While it is difficult to perform an assessment with all three purposes in mind, teachers must be able to understand the three
purposes of assessment, including knowing when and how to use them.

The Roles of Classroom Assessment in the Teaching-Learning Process


Assessment is an integral part of the instructional process where teachers design and conduct instruction (teaching), so
learners achieve the specific target learning outcomes defined by the curriculum. While the purpose of assessment may be classified
as assessment of learning, assessment for learning, and assessment as learning, the specific purpose of an assessment depends on
the teacher’s objective in collecting and evaluating assessment data from learners. More specific objectives for assessing student
learning are congruent to the following roles of classroom assessment in the teaching-learning process: formative, diagnostic,
facilitative, and motivational, each of which is discussed below.

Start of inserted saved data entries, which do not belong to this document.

## src/rtl/latch_readout_serializer.sv

```systemverilog
// Parallel-load, MSB-first serializer with a valid/ready handshake on the serial side.
// Three-state FSM (IDLE, SHIFT, DONE); every output comes from a register.
module latch_readout_serializer #(
  parameter int unsigned WIDTH = 8
) (
  input  logic             clk,
  input  logic             rst_n,
  input  logic [WIDTH-1:0] D,
  input  logic             load,
  input  logic             sout_ready,
  output logic             Q,
  output logic             Qdash,
  output logic             valid,
  output logic             busy,
  output logic             done
);

  localparam int unsigned CntW = (WIDTH > 1) ? $clog2(WIDTH) : 1;

  typedef enum logic [1:0] {
    StIdle  = 2'd0,
    StShift = 2'd1,
    StDone  = 2'd2
  } state_e;

  state_e           r_state;
  logic [WIDTH-1:0] r_shift;
  logic [CntW-1:0]  r_cnt;
  logic             r_q;
  logic             r_valid;
  logic             r_busy;
  logic             r_done;

  // Outputs are loaded with the values for the state being entered, so they stay registered.
  always_ff @(posedge clk) begin
    if (!rst_n) begin
      r_state <= StIdle;
      r_shift <= '0;
      r_cnt   <= '0;
      r_q     <= 1'b0;
      r_valid <= 1'b0;
      r_busy  <= 1'b0;
      r_done  <= 1'b0;
    end else begin
      case (r_state)
        StIdle: begin
          if (load) begin
            r_state <= StShift;
            r_shift <= D;
            r_cnt   <= CntW'(WIDTH - 1);
            r_q     <= D[WIDTH-1];
            r_valid <= 1'b1;
            r_busy  <= 1'b1;
            r_done  <= 1'b0;
          end
        end
        StShift: begin
          if (sout_ready) begin
            if (r_cnt != '0) begin
              r_shift <= {r_shift[WIDTH-2:0], 1'b0};
              r_cnt   <= r_cnt - CntW'(1);
              r_q     <= r_shift[WIDTH-2];
            end else begin
              r_state <= StDone;
              r_shift <= '0;
              r_q     <= 1'b0;
              r_valid <= 1'b0;
              r_done  <= 1'b1;
            end
          end
        end
        StDone: begin
          r_state <= StIdle;
          r_busy  <= 1'b0;
          r_done  <= 1'b0;
        end
        default: begin
          r_state <= StIdle;
          r_shift <= '0;
          r_cnt   <= '0;
          r_q     <= 1'b0;
          r_valid <= 1'b0;
          r_busy  <= 1'b0;
          r_done  <= 1'b0;
        end
      endcase
    end
  end

  assign Q     = r_q;
  assign Qdash = ~r_q;
  assign valid = r_valid;
  assign busy  = r_busy;
  assign done  = r_done;

endmodule

```

## config.mk

```make
export PLATFORM = sky130hd
export DESIGN_NAME = latch_readout_serializer
export DESIGN_NICKNAME = d
export VERILOG_FILES = /design/src/rtl/latch_readout_serializer.sv
export SDC_FILE = /design/constraint.sdc
export NUM_CORES = 1
export LEC_CHECK = 0
export CAP_MARGIN = 20
export CORE_AREA = 2 2 54 56
export CTS_CLUSTER_DIAMETER = 200
export DETAILED_ROUTE_END_ITERATION = 10
export DIE_AREA = 0 0 56 58
export SKIP_LAST_GASP = 1
export SYNTH_ARGS = -nofsm -noshare
export SYNTH_HDL_FRONTEND = slang
export SYNTH_SLANG_ARGS = --single-unit
export TNS_END_PERCENT = 1
```

## constraint.sdc

```tcl
create_clock -name clk -period 1.8 [get_ports clk]
set_input_delay 0.36 -clock clk [delete_from_list [all_inputs] [get_ports clk]]
set_output_delay 0.36 -clock clk [all_outputs]
set_load 0.005 [all_outputs]
```

# Word-level counts from Yosys, hierarchy flattened
# Cells that the tools add are included.
# op_classes
addsub	1
mul	0
n_div	0
order_cmp	0
n_eq_ne	6
n_shift	0
muxes	25
bitwise_logic	3
n_reduce_logical	7
# ops
operator	count
two-way mux 7 bit	3
one-hot mux 7 bit (3 select lines)	1
two-way mux 1 bit	9
two-way mux 3 bit	3
one-hot mux 3 bit (3 select lines)	1
!= test 2 bit, second input constant	4
AND reduction 4 bit	2
two-way mux 2 bit	3
one-hot mux 1 bit (3 select lines)	2
AND reduction 3 bit	2
one-hot mux 1 bit (2 select lines)	2
one-hot mux 2 bit (2 select lines)	1
inverter 1 bit	3
nonzero test 3 bit	1
subtractor 3 x 1 -> 3 bit, second input constant	1
== test 2 x 1 -> 1 bit, second input constant	1
== test 2 bit, second input constant	1
logical NOT 2 bit	1
AND reduction 2 bit	1
# totals
regBits	16
latch_bits	0
ram_bits	0
rom_bits	0
input_bits	12
out_inout_bits	5
wordCells	49
memories	0

# Depth between registers and ports, before layout
# depth
word_depth	4
depth_mapped	7

# Worst setup path after synthesis
# OpenSTA, ideal clock, no wires.
# synth_timing
path_kind	flip-flop to flip-flop
start	register r_cnt[0]
end	register r_cnt[0]
setup_time_ns	0.128
arrival_time_ns	1.135
required_ns	1.672
slack_ns	0.537
path_stages_with_launch	7
n_path_buf	1
synth_period_minus_slack_ns	1.263
cell_sequence	dfxtp_1 -> inv_1 -> ha_1 -> nor2b_1 -> clkbuf_2 -> o221ai_2 -> o21ai_0
# synth_via
elab_chain_cells	4
# synth_lines
element	line_no	source
from (decl)	28	logic [CntW-1:0] r_cnt;
from (signal assigned)	50	r_cnt <= CntW'(WIDTH - 1);
from (signal assigned)	61	r_cnt <= r_cnt - CntW'(1);
subtractor 3 x 1 -> 3 bit	61	
two-way mux 3 bit	59	if (r_cnt != '0) begin
two-way mux 3 bit	58	if (sout_ready) begin
one-hot mux 3 bit (3 select lines)	45	case (r_state)
# Several ways; a longest one is shown, not always the timed one. The select of a mux whose other input is x is not followed.
# A chain may end at the register's enable or synchronous reset.

==> metrics.txt <==
# TYPE chip_impl_metric gauge
chip_impl_metric{name="clk-insertion-delay-late",unit="ns"} 0.29
chip_impl_info{name="tritoncts",value="yes"} 1
chip_impl_info{name="grt-busiest-layer",value="met2"} 1
chip_impl_info{name="crit_path_start_kind",value="flip-flop"} 1
chip_impl_info{name="timing.rr.end",value="r_shift[5]"} 1
chip_impl_metric{name="cts_post_setup_buffers_inserted",unit=""} 0
chip_impl_info{name="root_buffer",value="sky130_fd_sc_hd__clkbuf_4"} 1
chip_impl_metric{name="use_met3",unit=""} 0.0156
chip_impl_metric{name="r2r_slack",unit="ns"} 0.34
chip_impl_info{name="outcome",value="completed"} 1
chip_impl_metric{name="number_of_diodes_added_for_antenna_fixing",unit=""} 0
chip_impl_metric{name="synth_area_per_cell",unit="um^2"} 8.44
chip_impl_metric{name="floorplan.die.width",unit="um"} 56
chip_impl_metric{name="slowest_cell_delay_on_critical_path",unit="ns"} 0.55
chip_impl_metric{name="die_h",unit="um"} 58
chip_impl_metric{name="bufs_on_longest_clock_path",unit=""} 2
chip_impl_metric{name="final_min_period_over_clock_period",unit=""} 0.925
chip_impl_metric{name="antenna_found_initial",unit=""} 0
chip_impl_metric{name="global_route.usage.total",unit=""} 0.120
chip_impl_metric{name="port-buffer-count",unit=""} 16
chip_impl_info{name="r2r-start",value="r_cnt[0]"} 1
chip_impl_metric{name="asyncSetResetFlopFracSynth",unit=""} 0
chip_impl_metric{name="clock-sinks",unit=""} 15
chip_impl_metric{name="timing.critical_path.fanout_max",unit=""} 6
chip_impl_metric{name="register_cell_area_after_layout",unit="um^2"} 300
chip_impl_metric{name="total_non_filler_cell_area_in_the_finished_layout",unit="mm^2"} 0.00104
chip_impl_info{name="rsz0062_at_grt",value="false"} 1
chip_impl_info{name="holdCritPathClass",value="reg -> reg"} 1
chip_impl_metric{name="post_cts.resized_instances",unit=""} 0
chip_impl_metric{name="multi_input_comb_area",unit="um^2"} 449
chip_impl_metric{name="design_power_total",unit="W"} 0.000835
chip_impl_metric{name="syn_area",unit="um^2"} 827
chip_impl_metric{name="die_area",unit="mm^2"} 0.00325
chip_impl_metric{name="worst_ep_required_time",unit="ns"} 1.44
chip_impl_metric{name="fin_nets",unit=""} 131
chip_impl_metric{name="rows",unit=""} 19
chip_impl_info{name="holdPathEnd",value="r_cnt[1]"} 1
chip_impl_metric{name="synthesis_to_layout_area_growth",unit="%"} 26.0
chip_impl_metric{name="pin_count_of_the_biggest_net_entering_global_routing",unit=""} 29
chip_impl_info{name="hold_path.startpoint",value="r_cnt[1]"} 1
chip_impl_metric{name="ys_seq_area_frac",unit=""} 0.363
chip_impl_metric{name="slew_at_the_pin_closest_to_its_max_slew_limit",unit="ns"} 0.348
chip_impl_metric{name="globalplace.congestion",unit=""} 0.731
chip_impl_metric{name="number_of_failing_hold_endpoints_at_the_final_stage",unit=""} 0
chip_impl_metric{name="drc",unit=""} 0
chip_impl_metric{name="initial_core_util",unit=""} 0.311
chip_impl_metric{name="fin_worst_skew",unit="ns"} 0.00156
chip_impl_metric{name="dr.pass1.iters",unit=""} 4
chip_impl_metric{name="drtIter0Drc",unit=""} 7
chip_impl_metric{name="pwr-share-comb",unit=""} 0.303
chip_impl_metric{name="synthesis.instances",unit=""} 98
chip_impl_metric{name="ys_ff_latch",unit=""} 15
chip_impl_metric{name="worst_setup_hold_path_clk_slew",unit="ns"} 0.09
chip_impl_info{name="crit_family",value="buffers and inverters"} 1
chip_impl_metric{name="placed_cell_areas",unit="mm^2"} 0.00102
chip_impl_metric{name="min_delay_path_depth",unit=""} 2
chip_impl_metric{name="finalCriticalPeriod",unit="ns"} 1.66
chip_impl_metric{name="post_drt_via_cell_ratio",unit=""} 4.98
chip_impl_metric{name="powerDensity",unit="mW/mm^2"} 801
chip_impl_metric{name="final_util",unit=""} 0.391
chip_impl_metric{name="routed_length_per_placed_instance",unit="um"} 11.3
chip_impl_metric{name="count_of_pins_over_their_slew_limit",unit=""} 0
chip_impl_metric{name="final.fill_count",unit=""} 289
chip_impl_metric{name="power_report.internal_total",unit="W"} 0.000581
chip_impl_metric{name="dp_hpwl",unit="mm"} 1.24
chip_impl_metric{name="setup_viol_count_final",unit=""} 0
chip_impl_info{name="ys_dominant_reg_cell",value="sky130_fd_sc_hd__dfxtp_1"} 1
chip_impl_metric{name="achievable-frequency",unit="GHz"} 0.601
chip_impl_metric{name="timing.max_cap.violations",unit=""} 0
chip_impl_metric{name="grt_pass1_vias",unit=""} 724
chip_impl_info{name="path_cells",value="clkdlybuf4s50_1"} 1
chip_impl_metric{name="power.switching_fraction",unit=""} 0.304
chip_impl_metric{name="cellLeakagePower",unit="nW"} 0.397
chip_impl_metric{name="critPathArrivalTime",unit="ns"} 1.30
chip_impl_metric{name="antenna_left",unit=""} 0
chip_impl_metric{name="cts_inserted_buffers",unit=""} 3
chip_impl_metric{name="routed_wirelength",unit="mm"} 1.66
chip_impl_metric{name="slew-limit-headroom",unit=""} 0.768
chip_impl_info{name="critPathCaptureType",value="primary output"} 1
chip_impl_metric{name="power.net_switching",unit="W"} 0.000254
chip_impl_metric{name="peakVddDrop",unit="mV"} 0.341
chip_impl_metric{name="grt.overflow.total",unit=""} 0
chip_impl_metric{name="placed_cells_incl_taps",unit=""} 143
chip_impl_metric{name="grt_use_met2",unit=""} 0.195
chip_impl_info{name="critical_setup_path_kind",value="reg -> out"} 1
chip_impl_metric{name="routed-via-count",unit=""} 732
chip_impl_metric{name="path_buf_inv",unit=""} 1
chip_impl_metric{name="io_pins",unit=""} 17
chip_impl_metric{name="seqPwrFrac",unit=""} 0.461
chip_impl_metric{name="yosys_warnings",unit=""} 0
chip_impl_metric{name="synthDistinctLibCells",unit=""} 32
chip_impl_metric{name="cts_htree_levels",unit=""} 1
chip_impl_metric{name="grt_util_met1",unit=""} 0.148
chip_impl_metric{name="drive_above_1_share",unit=""} 0.112
chip_impl_metric{name="grt_first_pass_wirelength",unit="mm"} 3.04
chip_impl_metric{name="clock_power_share",unit=""} 0.236
chip_impl_metric{name="placeable_core_region",unit="mm^2"} 0.00266
chip_impl_metric{name="setup_tns",unit="ns"} 0
chip_impl_metric{name="instances_no_fill",unit=""} 147
chip_impl_metric{name="synth.net_count",unit=""} 112
chip_impl_metric{name="cts-hold-fix-buffers",unit=""} 0
chip_impl_metric{name="ff2ff_path_depth",unit=""} 7
chip_impl_metric{name="synth-edff-count",unit=""} 0
chip_impl_info{name="critPathSlowestCell",value="sky130_fd_sc_hd__clkdlybuf4s50_1"} 1
==> per-stage QoR <==
| stage | hold slack, ns | worst slack, ns |
|---|---|---|
| after floorplan | 0.436 | 0.537 |
| after global placement | 0.449 | 0.111 |
| after detailed placement | 0.459 | 0.0462 |
| after CTS | 0.475 | 0.125 |
| after global routing | 0.514 | 0.0900 |
| final | 0.469 | 0.135 |
==> Yosys cell counts (all sizes together) (3+ instances only) <==
master / number / area share
dfxtp: 15 / 0.36
nand2: 12 / 0.057
nor2b: 11 / 0.083
inv: 10 / 0.045
a22oi: 7 / 0.064
o22ai: 7 / 0.053
a21oi: 6 / 0.050
buf: 4 / 0.038
nor2: 4 / 0.021
o21ai: 3 / 0.018
==> power by group through the flow <==
stage / clock network (W) / registers (W) / logic [W]
2_1_floorplan: 0 / 0.000391 / 0.000177
3_3_place_gp: 0 / 0.000393 / 0.000250
3_5_place_dp: 0 / 0.000393 / 0.000255
4_1_cts: 0.000201 / 0.000385 / 0.000256
5_1_grt: 0.000216 / 0.000390 / 0.000289
6_report: 0.000197 / 0.000385 / 0.000253
==> routing by layer <==
layer / share of wire / vias up / wire length, um
met5: 0 / - / 0
met4: 0.036 / 0 / 59
met3: 0.013 / 5 / 22
met2: 0.48 / 7 / 799
met1: 0.47 / 343 / 779
li1: - / 377 / -
==> worst max path at each step <==
stage | start | endpoint | slack (ns) | depth (start not counted)
floorplan | r_cnt[0] | r_cnt[0] | 0.54 | 6
global placement | load | Q | 0.11 | 5
detailed placement | load | r_shift[3] | 0.05 | 5
CTS | r_state[1] | done | 0.12 | 1
global route | r_state[1] | done | 0.09 | 1
finish | r_state[1] | done | 0.14 | 1
==> flip-flops by register name, summed over array words and instances (netlist names) <==
signal and cells:
Q 1, busy 1, r_state 2, r_cnt 3, r_shift 7, valid 1
==> cells by family after synthesis <==
logic type | Yosys count | synth area share
xor+xnor | 1 | 0.0106
buf+inv | 16 | 0.0938
simple gates | 36 | 0.260
fa+ha+maj | 2 | 0.0303
compound gates | 28 | 0.242
flops | 15 | 0.363
==> final cells by class <==
cell class                      instances  share of cell area
Clock buffer                            4              0.0252
Inverter                               10              0.0360
Multi-Input combinational cell         67               0.431
Sequential cell                        15               0.288
Tap cell                               31              0.0372
Timing Repair Buffer                   20               0.182
==> cell usage in the layout, fill, tap and decap left out <==
cell type	instances
sky130_fd_sc_hd__a211oi_1	1
sky130_fd_sc_hd__a21oi_1	5
sky130_fd_sc_hd__a21oi_4	1
sky130_fd_sc_hd__a22oi_1	7
sky130_fd_sc_hd__a32o_1	1
sky130_fd_sc_hd__and3b_1	1
sky130_fd_sc_hd__and4b_1	1
sky130_fd_sc_hd__buf_4	4
sky130_fd_sc_hd__clkbuf_1	1
sky130_fd_sc_hd__clkbuf_4	3
sky130_fd_sc_hd__clkdlybuf4s50_1	16
sky130_fd_sc_hd__dfxtp_1	15
sky130_fd_sc_hd__ha_1	2
sky130_fd_sc_hd__inv_1	10
sky130_fd_sc_hd__nand2_1	11
sky130_fd_sc_hd__nand2_2	1
sky130_fd_sc_hd__nand2b_1	1
sky130_fd_sc_hd__nand2b_4	1
sky130_fd_sc_hd__nand3_1	2
sky130_fd_sc_hd__nor2_1	3
sky130_fd_sc_hd__nor2_2	1
sky130_fd_sc_hd__nor2b_1	11
sky130_fd_sc_hd__nor3b_1	1
sky130_fd_sc_hd__nor3b_4	1
sky130_fd_sc_hd__o21a_1	2
sky130_fd_sc_hd__o21ai_0	2
sky130_fd_sc_hd__o21ai_1	1
sky130_fd_sc_hd__o221ai_2	1
sky130_fd_sc_hd__o22ai_1	7
sky130_fd_sc_hd__or2_1	1
sky130_fd_sc_hd__xnor2_1	1
No activity file was read; power rests on OpenSTA's default activity.
==> patch, RTL diff (config.mk and constraints unchanged) <==
Make the reset (`rst_n`) asynchronous in one clocked block.
--- a/src/rtl/latch_readout_serializer.sv
+++ b/src/rtl/latch_readout_serializer.sv
@@ -34,3 +34,3 @@
   // Outputs are loaded with the values for the state being entered, so they stay registered.
-  always_ff @(posedge clk) begin
+  always_ff @(posedge clk or negedge rst_n) begin
     if (!rst_n) begin
Check against the original RTL: differs if rst_n is asserted again (counterexample within 4 cycles, from zero or initial values and one cycle with rst_n low); with rst_n held inactive, the same outputs for 10 cycles.
==> patch against the original RTL <==
- count of clock-buffer cells in the layout unchanged
- design area up 7.7%
- synthesized cell count fell by 10%
- die area did not move
- hold slack worse by 0.088 ns
- worst setup slack better by 0.014 ns
- non-clock buffer count is 3 higher
- wire length up 18%
- fmax rose by 0.87%
- sequential cell count stayed put
- area after synthesis up 7.6%
- clock skew rose by 0.00065 ns
Power is not compared: it rests on default switching activity, and its combinational part moved more than twofold at a synthesized area within 25%.
==> patch: results (changes against the original RTL) <==
| Metric | Value |
|---|---|
| Met2 usage | 21.7% (+2.2 points) |
| Setup Skew | 0.00221 ns (+0.000654 ns) |
| Via count | 738 (+0.82%) |
| CP peak stage delay | 0.53 ns (-0.02 ns) |
| Main area contributors after synthesis | dfrtp_1 42%, nand3b_1 13%, a221o_1 7.9% |
| Layout cells sized above 1 | 14.8% (+3.6 points) |
| Worst slack, placed | 0.0706 ns (+0.0244 ns) |
| Met3 wire length | 68 um (+210%) |
| Clk buf depth | 2 (unchanged) |
| Seq pwr | 0.000625 W |
| Met3 GRT Util | 5.13% (+3.6 points) |
| First-pass GRT wire length | 3.53 mm (+16%) |
| Status | finished, final reports clean |
| Post-DP HPWL | 1.40 mm (+13%) |
| CTS H-tree lvls | 1 (unchanged) |
| Asr flop ratio synth | 100% (+100 points) |
| Nets | 123 (-6.1%) |
| Maximum VDD drop | between 0.7 and 0.8 mV |
| Worst skew pair latency | between 0.2 and 0.3 ns |
| Biggest regs | r_shift: 7 flops, r_cnt: 3 flops, r_state: 2 flops |
| Synth unique cells | 28 (-13%) |
| Final GP Congestion | 0.693 (-5.2%) |
| Sequential fraction of the synthesis area | 42.2% (+5.9 points) |
| Top layer in use | met3 |
| DR vias/cell | 5.31 (+6.6%) |
| Ys flop type | dfrtp_1 |
| DP Area | 0.00109 mm2 (+7.8%) |
| Filler cells | 266 (-8.0%) |
| Worst Max-Slew Pin Slew | 0.438 ns (+0.0907 ns) |
| Syn Nets | 102 (-8.9%) |
| Cell count after synthesis | 88 (-10%) |
| Vias in the first global route | 727 (+0.41%) |
| Routing usage on met1 | 19.0% (+4.2 points) |
| Overall Global Routing Usage | 13.9% (+1.9 points) |
| Post-Route WL | 1.96 mm (+18%) |
| Post-Place Cells | 135 (-5.6%) |
| M1 WL | 981 um (+26%) |
| HP Class | input pin to async pin |
| Metal2 WL | 905 um (+13%) |
| CP max FO | 10 (+4) |
| Largest net degree at the start of global routing | 16 (-45%) |
| DR iter-0 viols | 22 (+15) |
| List of most frequent post-synthesis cells | 15 x dfrtp_1, 15 x nand3b_1, 10 x a21oi_1, 7 x a221o_1, 5 x inv_1 |
patch: worst paths after layout:
| path | from | endpoint | slack [ns] | cells after the start |
|---|---|---|---|---|
| min in group clk | valid | valid | 0.53 | 1 |
| max in group asynchronous | rst_n | r_state[1] | 1.22 | 2 |
| max reg2reg | r_cnt[0] | r_shift[4] | 0.38 | 5 |
| min | rst_n | r_shift[1] | 0.38 | 2 |
| max | r_state[1] | done | 0.15 | 1 |
| min reg2reg | valid | valid | 0.53 | 1 |
patch: logic make-up after synthesis:
family	Yosys count	share of synthesized area, %
fa+ha+maj	2	2.81
simple gates	34	27.1
compound gates	25	20.5
flops	15	42.2
buf+inv	12	7.31
patch: area by class of cell:
cell class | instances | area (um2) | share of cell area [%]
clock buffer | 4 | 26.3 | 2.34
inverter | 5 | 18.8 | 1.67
multi-input combinational | 61 | 449 | 40.0
sequential | 15 | 377 | 33.6
tap | 31 | 38.8 | 3.46
timing repair buffer | 23 | 213 | 19.0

Formative. Teachers conduct assessment because they want to acquire information on the current status and level of
learners’ knowledge and skills or competencies. Teachers may need information (e.g., prior knowledge, strengths) about
the learners prior to instruction, so they can design their instructional plan to better suit the needs of the learners. Teachers
may also need information on learners during instruction to allow them to modify instruction or learning activities to help
learners achieve the learning outcomes. How teachers should facilitate students’ learning may be informed by the
information that may be acquired in the assessment results.
Diagnostic. Teachers can use assessment to identify specific learners’ weaknesses or difficulties that may affect their
achievement of the intended learning outcomes. Identifying these weaknesses allows teachers to focus on specific learning
needs and provide opportunities for instructional intervention or remediation inside or outside the classroom. The
diagnostic role of assessment may also lead to differentiated instruction or even individualized learning plans when deemed
necessary.
Evaluative. Teachers conduct assessment to measure learners’ performance or achievement for the purposes of making
judgment or grading in particular. Teachers need information on whether the learners have met the intended learning
outcomes after the instruction is fully implemented. The learners’ placement or promotion to the next educational level is
informed by the assessment results.
Facilitative. Classroom assessment may affect student learning. On the part of teachers, assessment for learning provides
information on students’ learning and achievement that teachers can use to improve instruction and the learning
experiences of learners. On the part of learners, assessment as learning allows them to monitor, evaluate, and improve
their own learning strategies. In both cases, student learning is facilitated.
Motivational. Classroom assessment can serve as mechanism for learners to be motivated and engaged in learning and
achievement in the classroom. Grades, for instance, can motivate and demotivate learners. Focusing on progress, providing
effective feedback, innovating assessment tasks, and using scaffolding during activities provide opportunities for
assessment to be motivating rather than demotivating.
10.
What are learning targets?

Educational Goals, Standards, and Objectives


Before discussing what learning targets are, it is important to first define educational goals, standards, and objectives.
Goals. Goals are general statements about desired learner outcomes in a given year or during the duration of a program
(e.g., senior high school).
Standards. Standards are specific statement about what learners should know and are capable of doing at a particular
grade level, subject, or course. McMillan (2014, p 31) described four different types of educational standards: (1) content
(desired outcomes in a content area), (2) performance (what students do to demonstrate competence), (3) developmental
(sequence of growth and change over time), and (4) grade-level (outcomes for a specific grade).
Educational Objectives. Educational Objectives are specific statements of learner performance at the end of an instructional
unit. These are sometimes referred to as behavioral objectives and are typically stated with the use of verbs. The most
popular taxonomy of educational objectives is Bloom’s Taxonomy of Educational Objectives.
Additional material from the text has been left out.